→ DESCRIPTION OF THE TASK
Check each line of the data for "parameter" and select those that have it.

→ EXERCISE INPUTS
### src/cpsc_pad_cell.sv
// Output and pull-up control of one pad
`timescale 1ns/1ps
`default_nettype none
module cpsc_pad_cell (
   input  wire logic clk_sys_in,
   input  wire logic resetn_in,
   input  wire logic active_in,
   input  wire logic used_in,
   input  wire logic gts_in,
   input  wire logic extest_in,
   input  wire logic user_o_in,
   input  wire logic user_oe_in,
   input  wire logic scan_o_in,
   input  wire logic scan_oe_in,
   output var  logic pad_o_out,
   output var  logic pad_oe_out,
   output var  logic pad_pu_out
);
   logic o_reg, o_next;
   logic oe_reg, oe_next;
   logic pu_reg, pu_next;

   // ****************************************
   // Pad drive selection
   // ****************************************
   always_comb begin
      o_next  = 1'h0;
      oe_next = 1'h0;
      pu_next = cpsc_pkg::PULLUP_RST;
      if (extest_in) begin
         // Scan keeps the pin even against the global 3-state
         o_next  = scan_o_in;
         oe_next = scan_oe_in;
         pu_next = 1'h0;
      end else if (active_in && used_in) begin
         o_next  = user_o_in;
         oe_next = user_oe_in && !gts_in;
         pu_next = 1'h0;
      end else begin
         // Unused or not yet configured: input with weak pull-up
         o_next  = 1'h0;
         oe_next = 1'h0;
         pu_next = 1'h1;
      end
   end

   always_ff @(posedge clk_sys_in) begin
      if (!resetn_in) begin
         o_reg  <= 1'h0;
         oe_reg <= 1'h0;
         pu_reg <= cpsc_pkg::PULLUP_RST;
      end else begin
         o_reg  <= o_next;
         oe_reg <= oe_next;
         pu_reg <= pu_next;
      end
   end

   assign pad_o_out  = o_reg;
   assign pad_oe_out = oe_reg;
   assign pad_pu_out = pu_reg;
endmodule
`default_nettype wire

### src/cpsc_pin_ctrl.sv
// Pin-state control of user pads around device configuration
//
// Behaviour
// - Before and during configuration every pad not used for it floats with pull-up.
// - After configuration an unused pad is an input with pull-up, never driven.
// - There is no reset pin; any user pad can be chosen to drive the global set/reset net.
// - The global 3-state net floats all pad outputs, and the pending pins only once the I/O are active; it changes no power state.
// - There is no powerdown input; the global 3-state net is the only global float.
// - TDI, TCK and TMS go straight from their pads to scan and serve as logic inputs later.
// - Without the scan primitive scan is off once configured and JTAG pads are user pads.
// - The high pending pin is driven high until the I/O go active, then is a user pad.
// - The low pending pin is driven low until the I/O go active, then is a user pad.
// - Under EXTEST with scan enabled, scan keeps the pins despite the global 3-state net.
`timescale 1ns/1ps
`default_nettype none
module cpsc_pin_ctrl #(
   parameter int unsigned NUM_IO = cpsc_pkg::NUM_IO_DEF,
   parameter int unsigned NP     = NUM_IO + cpsc_pkg::NUM_JTAG,
   parameter int unsigned SW     = $clog2(NP)
) (
   input  wire logic          clk_sys_in,
   input  wire logic          resetn_in,
   input  wire logic          cfg_start_in,
   input  wire logic          io_active_in,
   input  wire logic          scan_inst_in,
   input  wire logic          extest_in,
   input  wire logic [NP-1:0] io_used_in,
   input  wire logic [NP-1:0] user_o_in,
   input  wire logic [NP-1:0] user_oe_in,
   input  wire logic [NP-1:0] scan_o_in,
   input  wire logic [NP-1:0] scan_oe_in,
   input  wire logic [NP-1:0] pad_i_in,
   input  wire logic          gts_pin_en_in,
   input  wire logic [SW-1:0] gts_sel_in,
   input  wire logic          gts_inv_in,
   input  wire logic          gts_int_in,
   input  wire logic          gsr_en_in,
   input  wire logic [SW-1:0] gsr_sel_in,
   input  wire logic          gsr_inv_in,
   input  wire logic [1:0]    pend_user_o_in,
   input  wire logic [1:0]    pend_user_oe_in,
   output var  logic [NP-1:0] pad_o_out,
   output var  logic [NP-1:0] pad_oe_out,
   output var  logic [NP-1:0] pad_pu_out,
   output var  logic [NP-1:0] pin_sync_out,
   output var  logic          pend_hi_o_out,
   output var  logic          pend_hi_oe_out,
   output var  logic          pend_lo_o_out,
   output var  logic          pend_lo_oe_out,
   output var  logic          gts_net_out,
   output var  logic          gsr_net_out,
   output var  logic          scan_enable_out,
   output var  logic          scan_tdi_out,
   output var  logic          scan_tck_out,
   output var  logic          scan_tms_out,
   output var  logic          io_active_out
);
   localparam int unsigned JB = NUM_IO;

   // Refuse pad counts the select fields cannot reach
   if (NUM_IO < 1 || NP != NUM_IO + cpsc_pkg::NUM_JTAG
       || SW < 1 || (1 << SW) < NP) begin : g_bad_cfg
      $error("cpsc_pin_ctrl: bad pad counts");
   end

   // ****************************************
   // Pad input synchronisers
   // ****************************************
   logic [NP-1:0] sync1_reg, sync2_reg;
   always_ff @(posedge clk_sys_in) begin
      if (!resetn_in) begin
         // Idle at the pull-up level, so no false global pulse follows reset
         sync1_reg <= '1;
         sync2_reg <= '1;
      end else begin
         sync1_reg <= pad_i_in;
         sync2_reg <= sync1_reg;
      end
   end
   assign pin_sync_out = sync2_reg;

   // ****************************************
   // Configuration phase
   // ****************************************
   cpsc_pkg::cpsc_phase_t state_reg, state_next;
   logic active;
   always_comb begin
      state_next = state_reg;
      case (state_reg)
         cpsc_pkg::ST_PRECFG: begin
            if (cfg_start_in) begin
               state_next = cpsc_pkg::ST_CONFIG;
            end
         end
         cpsc_pkg::ST_CONFIG: begin
            if (io_active_in) begin
               state_next = cpsc_pkg::ST_ACTIVE;
            end
         end
         cpsc_pkg::ST_ACTIVE: begin
            // Only reconfiguration leaves; 3-state never does
            if (cfg_start_in) begin
               state_next = cpsc_pkg::ST_CONFIG;
            end
         end
         default: state_next = cpsc_pkg::ST_PRECFG;
      endcase
   end
   always_ff @(posedge clk_sys_in) begin
      if (!resetn_in) begin
         state_reg <= cpsc_pkg::ST_PRECFG;
      end else begin
         state_reg <= state_next;
      end
   end
   assign active        = (state_reg == cpsc_pkg::ST_ACTIVE);
   assign io_active_out = active;

   // ****************************************
   // Global nets and scan routing
   // ****************************************
   logic global_tristate_net, gsr_src, gsr_next, gsr_reg, scan_en, extest;
   // No dedicated reset pin: any synchronised pad may feed set/reset
   assign gsr_src  = sync2_reg[gsr_sel_in] ^ gsr_inv_in;
   assign gsr_next = gsr_en_in && gsr_src;
   assign global_tristate_net      = gts_int_in || (gts_pin_en_in && (sync2_reg[gts_sel_in] ^ gts_inv_in));
   // Scan lives through configuration, then only if instantiated
   assign scan_en  = !active || scan_inst_in;
   assign extest   = scan_en && extest_in;
   always_ff @(posedge clk_sys_in) begin
      if (!resetn_in) begin
         gsr_reg <= 1'h0;
      end else begin
         gsr_reg <= gsr_next;
      end
   end
   assign gsr_net_out     = gsr_reg;
   assign gts_net_out     = global_tristate_net;
   assign scan_enable_out = scan_en;
   // Direct from pad, no io_cell in the path
   assign scan_tdi_out    = scan_en && sync2_reg[JB + cpsc_pkg::JTAG_TDI];
   assign scan_tck_out    = scan_en && sync2_reg[JB + cpsc_pkg::JTAG_TCK];
   assign scan_tms_out    = scan_en && sync2_reg[JB + cpsc_pkg::JTAG_TMS];

   // ****************************************
   // Pad cells
   // ****************************************
   genvar gi;
   generate
      for (gi = 0; gi < NP; gi++) begin : g_pad
         logic used;
         // JTAG pads drive only once scan is gone
         if (gi >= JB) begin : g_jtag
            assign used = io_used_in[gi] && !scan_en;
         end else begin : g_user
            assign used = io_used_in[gi];
         end
         cpsc_pad_cell u_cell (
            .clk_sys_in (clk_sys_in),
            .resetn_in  (resetn_in),
            .active_in  (active),
            .used_in    (used),
            .gts_in     (global_tristate_net),
            .extest_in  (extest),
            .user_o_in  (user_o_in[gi]),
            .user_oe_in (user_oe_in[gi]),
            .scan_o_in  (scan_o_in[gi]),
            .scan_oe_in (scan_oe_in[gi]),
            .pad_o_out  (pad_o_out[gi]),
            .pad_oe_out (pad_oe_out[gi]),
            .pad_pu_out (pad_pu_out[gi])
         );
      end
   endgenerate

   // ****************************************
   // Pending status pins
   // ****************************************
   logic hi_o_reg, hi_o_next, hi_oe_reg, hi_oe_next;
   logic lo_o_reg, lo_o_next, lo_oe_reg, lo_oe_next;
   always_comb begin
      // One phase decode feeds both, so they switch together
      if (!active) begin
         hi_o_next  = 1'h1;
         hi_oe_next = 1'h1;
         lo_o_next  = 1'h0;
         lo_oe_next = 1'h1;
      end else begin
         hi_o_next  = pend_user_o_in[0];
         hi_oe_next = pend_user_oe_in[0] && !global_tristate_net;
         lo_o_next  = pend_user_o_in[1];
         lo_oe_next = pend_user_oe_in[1] && !global_tristate_net;
      end
   end
   always_ff @(posedge clk_sys_in) begin
      if (!resetn_in) begin
         hi_o_reg  <= cpsc_pkg::PEND_HI_RST;
         hi_oe_reg <= 1'h1;
         lo_o_reg  <= cpsc_pkg::PEND_LO_RST;
         lo_oe_reg <= 1'h1;
      end else begin
         hi_o_reg  <= hi_o_next;
         hi_oe_reg <= hi_oe_next;
         lo_o_reg  <= lo_o_next;
         lo_oe_reg <= lo_oe_next;
      end
   end
   assign pend_hi_o_out  = hi_o_reg;
   assign pend_hi_oe_out = hi_oe_reg;
   assign pend_lo_o_out  = lo_o_reg;
   assign pend_lo_oe_out = lo_oe_reg;
endmodule
`default_nettype wire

→ REPLY TO THE TASK
   parameter int unsigned NUM_IO = cpsc_pkg::NUM_IO_DEF,
   parameter int unsigned NP     = NUM_IO + cpsc_pkg::NUM_JTAG,
   parameter int unsigned SW     = $clog2(NP)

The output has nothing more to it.